Our view is that the most important thing we can do to reduce all drug-related deaths not just those included in the ONS figures is improve access to mainstream NHS services to which the drug treatment population is entitled but from which they are frequently excluded. This exclusion stems in part from the difficulty people who experience drug dependence, often alongside homelessness mental health and behavioural challenges, have engaging the NHS bureaucracy but also from a long-standing cultural resistance within the NHS itself to meeting the needs of marginalised groups. These cultural difficulties have been exacerbated since the NHS reforms introduced by Andrew Lansley were implemented in 2013. The new landscape separated drug and alcohol treatment from the NHS to become a Local Authority commissioned service, while the general health care needs of drug and alcohol misusers became the responsibility of Clinical Commissioning Groups. To complicate things further all healthcare in prison including drug and alcohol treatment became the responsibility of NHS England. This has created a fractured system which is proving itself incapable of responding to the growing need represented by the ageing drug misusing population.

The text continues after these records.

==> config.mk <==
export PLATFORM = sky130hd
export DESIGN_NAME = muldiv_sequencer_flat
export DESIGN_NICKNAME = d
export VERILOG_FILES = /design/src/rtl/muldiv_sequencer_if.sv /design/src/rtl/muldiv_sequencer.sv /design/src/flat_wrapper.sv
export SDC_FILE = /design/constraint.sdc
export NUM_CORES = 1
export LEC_CHECK = 0
export CAP_MARGIN = 30
export CORE_MARGIN = 10
export CORE_UTILIZATION = 54
export CTS_BUF_LIST = sky130_fd_sc_hd__clkbuf_2 sky130_fd_sc_hd__clkbuf_4 sky130_fd_sc_hd__clkbuf_8
export DETAILED_ROUTE_END_ITERATION = 16
export PLACE_DENSITY = 0.8
export REMOVE_ABC_BUFFERS = 1
export SLEW_MARGIN = 0
export SYNTH_ARGS = -nofsm -noshare
export SYNTH_HDL_FRONTEND = slang
export SYNTH_SLANG_ARGS = --single-unit
==> constraint.sdc <==
create_clock -name clk -period 3.12 [get_ports clk]
set_clock_uncertainty 0.2 [all_clocks]
set_input_delay 0.624 -clock clk [delete_from_list [all_inputs] [get_ports clk]]
set_output_delay 0.624 -clock clk [all_outputs]
set_load 0.05 [all_outputs]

(Source: Public Domain Pictures)

(Source: Public Domain Pictures)

Our efforts around drug related deaths are therefore focused on challenging ourselves to improve our own practice, and seeking to persuade central government, local government and the NHS to integrate the fragmented system in which they and we now operate.

There are many factors contributing to the recent rise in drug related deaths, but all serious commentators agree that what is driving it is the increasing vulnerability of the ageing cohort of heroin users. In these circumstances Collective Voice believes we have a moral obligation to target our effort where it will make most impact. If that is regarded by others as negligent so be it.